The latest way of thinking about analytics in the corporate environment is that "more is better." Breaking down data is the key to gaining a competitive advantage in business, whether it's retail or health care or anywhere in between, so IT offices are clamoring to acquire more information. The more they can get, the better results they can achieve.

But here's the counterpoint. It's not just about quantity of data collected - it's also about quality. When companies mine for information in countless different places, collecting knowledge from a variety of web forms and phone interactions, it can be difficult to keep it all straight. With increased data comes decreased data quality.

That's why it might behoove companies to focus less on "big data" and more on its smaller counterpart. What does small data mean? It's open to interpretation, but one answer is this: It means zooming in on exactly the right subset of data you're looking at.
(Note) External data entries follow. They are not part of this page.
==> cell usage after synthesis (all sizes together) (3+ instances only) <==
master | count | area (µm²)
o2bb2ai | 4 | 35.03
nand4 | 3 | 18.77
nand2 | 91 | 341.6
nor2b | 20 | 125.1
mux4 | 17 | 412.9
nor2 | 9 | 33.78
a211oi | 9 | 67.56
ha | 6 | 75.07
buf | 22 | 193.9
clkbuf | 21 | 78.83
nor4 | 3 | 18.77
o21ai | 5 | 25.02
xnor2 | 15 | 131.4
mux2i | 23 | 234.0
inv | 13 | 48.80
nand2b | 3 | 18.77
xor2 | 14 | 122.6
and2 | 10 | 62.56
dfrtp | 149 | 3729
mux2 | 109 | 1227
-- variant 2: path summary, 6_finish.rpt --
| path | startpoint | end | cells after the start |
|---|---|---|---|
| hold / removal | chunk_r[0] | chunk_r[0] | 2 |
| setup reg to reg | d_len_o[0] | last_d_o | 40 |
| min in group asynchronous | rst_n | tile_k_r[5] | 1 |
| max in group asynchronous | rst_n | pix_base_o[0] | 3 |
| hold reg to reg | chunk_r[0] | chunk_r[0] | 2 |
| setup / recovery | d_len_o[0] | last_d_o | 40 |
### src/rtl/alu_result_collector.sv
// Packs consecutive ALU results LSB-first into PACK_N-wide batches behind a valid/ready slot.
// Optional idle auto-flush is enabled by defining RESCOL_TIMEOUT_EN.
module alu_result_collector #(
  parameter int unsigned RES_W       = 16,
  parameter int unsigned PACK_N      = 20,
  parameter int unsigned TIMEOUT_CYC = 64
) (
  input  logic                        clk_i,
  input  logic                        reset_i,
  input  logic                        done_i,
  input  logic [RES_W-1:0]            result_i,
  input  logic                        flush_i,
  output logic [PACK_N*RES_W-1:0]     out_data_o,
  output logic [$clog2(PACK_N+1)-1:0] out_count_o,
  output logic                        out_valid_o,
  input  logic                        out_ready_i,
  output logic                        overflow_o,
  output logic [15:0]                 drop_cnt_o
);

  localparam int unsigned DataW = PACK_N * RES_W;
  localparam int unsigned CntW  = $clog2(PACK_N + 1);

  logic [DataW-1:0] fill_q, fill_d, fill_eff;
  logic [CntW-1:0]  fill_cnt_q, fill_cnt_d, eff_cnt;
  logic             flush_pend_q, flush_pend_d;
  logic [DataW-1:0] out_data_q, out_data_d;
  logic [CntW-1:0]  out_count_q, out_count_d;
  logic             out_valid_q, out_valid_d;
  logic             overflow_q, overflow_d;
  logic [15:0]      drop_cnt_q, drop_cnt_d;

  logic slot_free, full, cap, send, drop, tmo_hit;

  assign slot_free = !out_valid_q || out_ready_i;
  assign full      = (fill_cnt_q == CntW'(PACK_N));
  assign cap       = done_i && !full;
  assign eff_cnt   = fill_cnt_q + CntW'(cap);
  assign send      = slot_free &&
                     ((eff_cnt == CntW'(PACK_N)) || (flush_pend_q && (eff_cnt != '0)));
  assign drop      = done_i && full && !send;

  // Fill contents including a result captured this cycle, so a transfer can forward it.
  always_comb begin
    fill_eff = fill_q;
    for (int unsigned k = 0; k < PACK_N; k++) begin
      if (cap && (fill_cnt_q == CntW'(k))) begin
        fill_eff[k*RES_W +: RES_W] = result_i;
      end
    end
  end

`ifdef RESCOL_TIMEOUT_EN
  localparam int unsigned TmoW = $clog2(TIMEOUT_CYC + 1);
  logic [TmoW-1:0] tmo_q, tmo_d;
  logic            idle;

  assign idle    = (fill_cnt_q != '0) && !done_i;
  assign tmo_hit = idle && (tmo_q == TmoW'(TIMEOUT_CYC - 1));

  always_comb begin
    tmo_d = tmo_q;
    if (cap || send) begin
      tmo_d = '0;
    end else if (idle) begin
      if (tmo_q != TmoW'(TIMEOUT_CYC)) tmo_d = tmo_q + 1'b1;
    end else if (fill_cnt_q == '0) begin
      tmo_d = '0;
    end
  end

  always_ff @(posedge clk_i or negedge reset_i) begin
    if (!reset_i) tmo_q <= '0;
    else          tmo_q <= tmo_d;
  end
`else
  assign tmo_hit = 1'b0;
`endif

  always_comb begin
    fill_d       = fill_eff;
    fill_cnt_d   = eff_cnt;
    flush_pend_d = flush_pend_q;
    out_data_d   = out_data_q;
    out_count_d  = out_count_q;
    out_valid_d  = out_valid_q;
    overflow_d   = overflow_q;
    drop_cnt_d   = drop_cnt_q;

    if (out_valid_q && out_ready_i) out_valid_d = 1'b0;

    if (send) begin
      out_data_d   = fill_eff;
      out_count_d  = eff_cnt;
      out_valid_d  = 1'b1;
      fill_d       = '0;
      fill_cnt_d   = '0;
      flush_pend_d = 1'b0;
      // Full buffer leaving while a new result arrives: it starts the next batch.
      if (done_i && full) begin
        fill_d[RES_W-1:0] = result_i;
        fill_cnt_d        = CntW'(1);
      end
    end else if (flush_pend_q || flush_i || tmo_hit) begin
      flush_pend_d = (eff_cnt != '0);
    end

    if (drop) begin
      overflow_d = 1'b1;
      if (drop_cnt_q != 16'hFFFF) drop_cnt_d = drop_cnt_q + 16'd1;
    end
  end

  always_ff @(posedge clk_i or negedge reset_i) begin
    if (!reset_i) begin
      fill_q       <= '0;
      fill_cnt_q   <= '0;
      flush_pend_q <= 1'b0;
      out_data_q   <= '0;
      out_count_q  <= '0;
      out_valid_q  <= 1'b0;
      overflow_q   <= 1'b0;
      drop_cnt_q   <= '0;
    end else begin
      fill_q       <= fill_d;
      fill_cnt_q   <= fill_cnt_d;
      flush_pend_q <= flush_pend_d;
      out_data_q   <= out_data_d;
      out_count_q  <= out_count_d;
      out_valid_q  <= out_valid_d;
      overflow_q   <= overflow_d;
      drop_cnt_q   <= drop_cnt_d;
    end
  end

  assign out_data_o  = out_data_q;
  assign out_count_o = out_count_q;
  assign out_valid_o = out_valid_q;
  assign overflow_o  = overflow_q;
  assign drop_cnt_o  = drop_cnt_q;

endmodule
`config.mk`:
```
export PLATFORM = sky130hd
export DESIGN_NAME = bk_sector_seq_flat
export DESIGN_NICKNAME = d
export VERILOG_FILES = /design/src/rtl/bk_sector_seq_if.sv /design/src/rtl/bk_sector_seq.sv /design/src/flat_wrapper.sv
export SDC_FILE = /design/constraint.sdc
export NUM_CORES = 1
export LEC_CHECK = 0
export ABC_AREA = 1
export BUFFER_PORTS_ARGS = -buffer_cell sky130_fd_sc_hd__buf_2
export CAP_MARGIN = 20
export CORE_ASPECT_RATIO = 0.8
export CORE_MARGIN = 3
export CORE_UTILIZATION = 45
export DETAILED_ROUTE_END_ITERATION = 8
export PLACE_DENSITY = 0.72
export SLEW_MARGIN = 30
export SYNTH_ARGS = -nofsm -noshare
export SYNTH_HDL_FRONTEND = slang
export SYNTH_SLANG_ARGS = --single-unit
```
`constraint.sdc`:
```
create_clock -name clk_sys -period 1.3 [get_ports clk_sys]
set_input_delay 0.26 -clock clk_sys [delete_from_list [all_inputs] [get_ports clk_sys]]
set_output_delay 0.26 -clock clk_sys [all_outputs]
set_load 0.02 [all_outputs]
```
If you want to know how your product will sell among women aged 18 to 24, then look at that precise group and get the most accurate reading possible. Block out the extraneous noise.

What small data entails
According to Information Age, "small data" is much more than just a buzzword being tossed around in IT offices. Editor Ben Rossi sees it as a new way of thinking about analytics.

"On one hand it's a design philosophy, inspired by consumer apps and services that deliver useful data, content and insights to users on the go," Rossi explained. "On the other, it's the technology, processes and use cases for turning big data into alerts, apps, and dashboards - the 'last mile' for business users within corporate environments."

For both of the above reasons, focusing on smaller subsets of data really does matter.

Why it works in business today
So how can small data help? What can it do for a business that big data doesn't already?

There are a couple good answers to this question. One has to do with ROI. Simply put, collecting massive amounts of information costs a lot of money, and there's no guarantee that investment will pay off. Would you rather make a million cold calls, or instead call 1,000 people who are really relevant leads? Think about which one is a better bet.

Secondly, there's the matter of data quality. The more focused that businesses become when collecting and analyzing people's information, the easier it will be to fight off inaccuracies.